START Given information

<file path="config.mk">
export PLATFORM = sky130hd
export DESIGN_NAME = serial_interconnect
export DESIGN_NICKNAME = d
export VERILOG_FILES = /design/src/design/serial_bus_pkg.sv /design/src/design/serial_interconnect.sv
export SDC_FILE = /design/constraint.sdc
export NUM_CORES = 1
export LEC_CHECK = 0
export CAP_MARGIN = 15
export CORE_AREA = 5 5 42 44
export DETAILED_ROUTE_END_ITERATION = 7
export DIE_AREA = 0 0 47 49
export DONT_BUFFER_PORTS = 1
export GPL_TIMING_DRIVEN = 0
export PLACE_DENSITY = 0.7
export SETUP_SLACK_MARGIN = 0.15
export SYNTH_ARGS = -nofsm -noshare
export SYNTH_HDL_FRONTEND = slang
export SYNTH_SLANG_ARGS = --single-unit
</file>
<file path="constraint.sdc">
create_clock -name clk -period 3.3 [get_ports clk]
set_input_delay 0.33 -clock clk [delete_from_list [all_inputs] [get_ports clk]]
set_output_delay 0.33 -clock clk [all_outputs]
set_load 0.01 [all_outputs]
</file>
<file path="src/design/serial_bus_pkg.sv">
// ****************************************
// serial bus package
// bus widths, frame layout, host register
// selects and the master and target states
// ****************************************
`default_nettype none

package serial_bus_pkg;

    localparam int NUM_TARGETS = 3;
    localparam int ID_W        = 2;
    localparam int DATA_W      = 32;
    localparam int ADDR_DEPTH  = 256;
    localparam int ADDR_W      = 8;
    localparam int MAX_BURST   = 4;
    localparam int LEN_W       = 2;

    // frame: start | id | rw | burst | addr, msb first
    localparam logic [2:0] START_PATTERN = 3'b111;
    localparam int FRAME_W = 3 + ID_W + 2 + ADDR_W;

    // counter widths for frame bits and data bits
    localparam int FCNT_W = $clog2(FRAME_W);
    localparam int BCNT_W = $clog2(DATA_W);

    typedef enum logic [3:0] {
        REG_CTRL   = 4'd0,
        REG_TARGET = 4'd1,
        REG_ADDR   = 4'd2,
        REG_MODE   = 4'd3,
        REG_WDATA0 = 4'd4,
        REG_WDATA1 = 4'd5,
        REG_WDATA2 = 4'd6,
        REG_WDATA3 = 4'd7,
        REG_RDATA0 = 4'd8,
        REG_RDATA1 = 4'd9,
        REG_RDATA2 = 4'd10,
        REG_RDATA3 = 4'd11,
        REG_STATUS = 4'd12
    } reg_sel_t;

    typedef enum logic [2:0] {
        M_IDLE, M_FRAME, M_WDATA, M_RGAP, M_RDATA, M_WAIT
    } master_state_t;

    typedef enum logic [2:0] {
        T_IDLE, T_FRAME, T_DECODE, T_READ, T_WRITE, T_DONE
    } target_state_t;

endpackage

`default_nettype wire
</file>
<file path="src/design/serial_interconnect.sv">
// ****************************************
// serial interconnect
// tracks frames on the control line and
// routes the addressed target's returns
// ****************************************
`timescale 1ns/1ps
`default_nettype none

module serial_interconnect (
    input  wire logic                                 clk,
    input  wire logic                                 resetn,
    input  wire logic                                 control,
    input  wire logic [serial_bus_pkg::NUM_TARGETS-1:0] rD_n,
    input  wire logic [serial_bus_pkg::NUM_TARGETS-1:0] ready_n,
    output logic                                      rD,
    output logic                                      ready,
    output logic                                      decode_error
);
    import serial_bus_pkg::*;

    logic                in_frame;
    logic [FCNT_W-1:0]   frame_cnt;
    logic [FRAME_W-2:0]  frame_sr;
    logic [FRAME_W-1:0]  frame_bits;
    logic [ID_W-1:0]     id_field;
    logic [ID_W-1:0]     sel;

    // whole frame is visible during its last bit
    assign frame_bits = {frame_sr, control};
    assign id_field   = frame_bits[FRAME_W-4 -: ID_W];

    always_ff @(posedge clk) begin
        frame_sr <= frame_bits[FRAME_W-2:0];
    end

    always_ff @(posedge clk or negedge resetn) begin
        if (!resetn) begin
            in_frame     <= 1'b0;
            frame_cnt    <= '0;
            sel          <= '0;
            decode_error <= 1'b0;
        end else begin
            decode_error <= 1'b0;
            if (!in_frame) begin
                in_frame  <= control;
                frame_cnt <= FCNT_W'(1);
            end else begin
                frame_cnt <= frame_cnt + 1'b1;
                if (frame_cnt == FCNT_W'(FRAME_W - 1)) begin
                    in_frame     <= 1'b0;
                    sel          <= id_field;
                    decode_error <= (id_field >= ID_W'(NUM_TARGETS));
                end
            end
        end
    end

    // unmapped id reads as zero data with ready high
    always_comb begin
        rD    = 1'b0;
        ready = 1'b1;
        for (int i = 0; i < NUM_TARGETS; i++) begin
            if (sel == ID_W'(i)) begin
                rD    = rD_n[i];
                ready = ready_n[i];
            end
        end
    end

endmodule

`default_nettype wire

</file>
==> results.py <==
metrics = {
    "run_status": {
        "status": "completed",
    },
    "sta": {
        "setup_slack_ns": 1.81,
        "setup_viol": 0,
        "rsz0062_at_grt": "no",
        "slew_headroom_pct": 76.0,
        "period_share_pct": 45.3,
        "max_freq_mhz": 669,
        "period_needed_ns": 1.49,
        "totalNegativeSetupSlack_ns": 0,
        "worstMarginPinSlew_ns": 0.360,
        "whs_ns": 0.0646,
        "skew_ns": 0.00212,
        "slew_viol_final": 0,
        "hold_viol_final": 0,
    },
    "floorplan": {
        "die_width_um": 47,
        "dieHeight_um": 49,
        "die-area_sq_um": 2300,
        "coreArea_sq_um": 1400,
        "start_util_pct": 42.6,
        "rows": 14,
        "io_pins": 12,
    },
    "logic_synthesis": {
        "syn_area_sq_um": 597,
        "synth_nets": 53,
        "ys_types": 17,
        "synth_warnings": 0,
        "synth-seq-area-share_pct": 70.4,
        "synth-seq-cells": 19,
        "syn_avg_cell_area_sq_um": 14.2,
        "synth_cells": 42,
    },
    "placed_design": {
        "place_ws_ns": 2.06,
        "routabilityCongestion": 0.612,
        "portBuffers": 0,
    },
    "pwr": {
        "power_leakage_nw": 0.309,
        "peakVddDrop_v": 0.000292,
        "powerDensity_nw_per_um2": 850,
    },
    "routing": {
        "drc": 0,
        "vias": 296,
        "wl_um": 771,
        "dr.pass1.iters": 1,
        "ant_nets": 0,
        "drt_iter0_markers": 0,
        "routedWlPerCell_um": 12.2,
        "avgViaCountPerCell": 4.70,
    },
    "setup_path": {
        "endpoint_kind": "output port",
        "r2r_setup_slack_ns": 2.05,
        "start_kind": "register",
        "path_max_fanout": 5,
        "path_class": "reg2out",
        "cp.required_ns": 2.97,
        "cp.arrival_ns": 1.16,
    },
    "finish": {
        "diodes": 0,
        "nFillCells": 140,
        "drive_gt1_share_pct": 14.9,
        "final_common_cell": "dfxtp_1",
        "final_nets": 59,
        "final_cell_mix": "dfxtp_1, dfrtp_1, mux2i_1",
        "syn_to_final_growth_pct": 9.64,
    },
    "cts": {
        "post_cts_buffers": 0,
        "post_cts_resized": 0,
        "cts.sinks": 19,
        "cts_root_buf": "clkbuf_4",
        "clk_pin_slew_worst_paths_ns": 0.10,
        "cts_max_path_buffers": 2,
        "cts_tree": "built",
        "cts_hold_buf": 1,
        "cts_made_buffers": 3,
        "h-tree-depth": 1,
        "clkLatencyLatePin_ns": 0.28,
    },
    "global_routing": {
        "antenna_found_initial": 0,
        "grt_max_degree": 12,
        "grt_pass1_vias": 271,
        "grt_overflow_total": 0,
        "grt_pass1_wl_um": 1220,
        "grt_util_all_layers_pct": 7.81,
    },
    "run": {
        "cap_viol_max_count": 0,
    },
    "hold_path": {
        "hold_class": "in2reg",
    },
}
final timing paths:
check / depth (start not counted) / end / from
min in group asynchronous: 1 / sel[1]$_DFFE_PN0P_ / resetn
max: 2 / rD / sel[0]$_DFFE_PN0P_
min: 0 / frame_sr[0]$_DFF_P_ / control
max in group asynchronous: 1 / frame_cnt[3]$_DFF_PN0_ / resetn
min reg2reg: 0 / frame_sr[9]$_DFF_P_ / frame_sr[8]$_DFF_P_
max reg2reg: 4 / sel[0]$_DFFE_PN0P_ / frame_cnt[0]$_DFF_PN0_
report_power, final:
part,internal [mW],switching (mW),total [mW]
clock network,0.0450,0.0632,0.108
logic,0.0685,0.0495,0.118
registers,0.281,0.0492,0.330
state kept, by name, indices dropped and copies added, names as in the netlist:
name and cells:
in_frame 1, sel 2, frame_sr 11, decode_error 1
frame_cnt 4
through the flow:
step | utilization, % | cells | power, mW | area [sq um]
floorplan | - | 42 | 0.429 | 597
global placement | 44.0 | 58 | 0.445 | 617
detailed placement | 44.0 | 58 | 0.452 | 617
CTS | 46.7 | 63 | 0.568 | 654
global route | 46.7 | 63 | 0.601 | 654
finish | 46.7 | 63 | 0.556 | 654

END Given information

Task statement: Return, line for line and unchanged, the data from its first line through the line containing "export SETUP_SLACK_MARGIN = 0.15".

Response area:
<file path="config.mk">
export PLATFORM = sky130hd
export DESIGN_NAME = serial_interconnect
export DESIGN_NICKNAME = d
export VERILOG_FILES = /design/src/design/serial_bus_pkg.sv /design/src/design/serial_interconnect.sv
export SDC_FILE = /design/constraint.sdc
export NUM_CORES = 1
export LEC_CHECK = 0
export CAP_MARGIN = 15
export CORE_AREA = 5 5 42 44
export DETAILED_ROUTE_END_ITERATION = 7
export DIE_AREA = 0 0 47 49
export DONT_BUFFER_PORTS = 1
export GPL_TIMING_DRIVEN = 0
export PLACE_DENSITY = 0.7
export SETUP_SLACK_MARGIN = 0.15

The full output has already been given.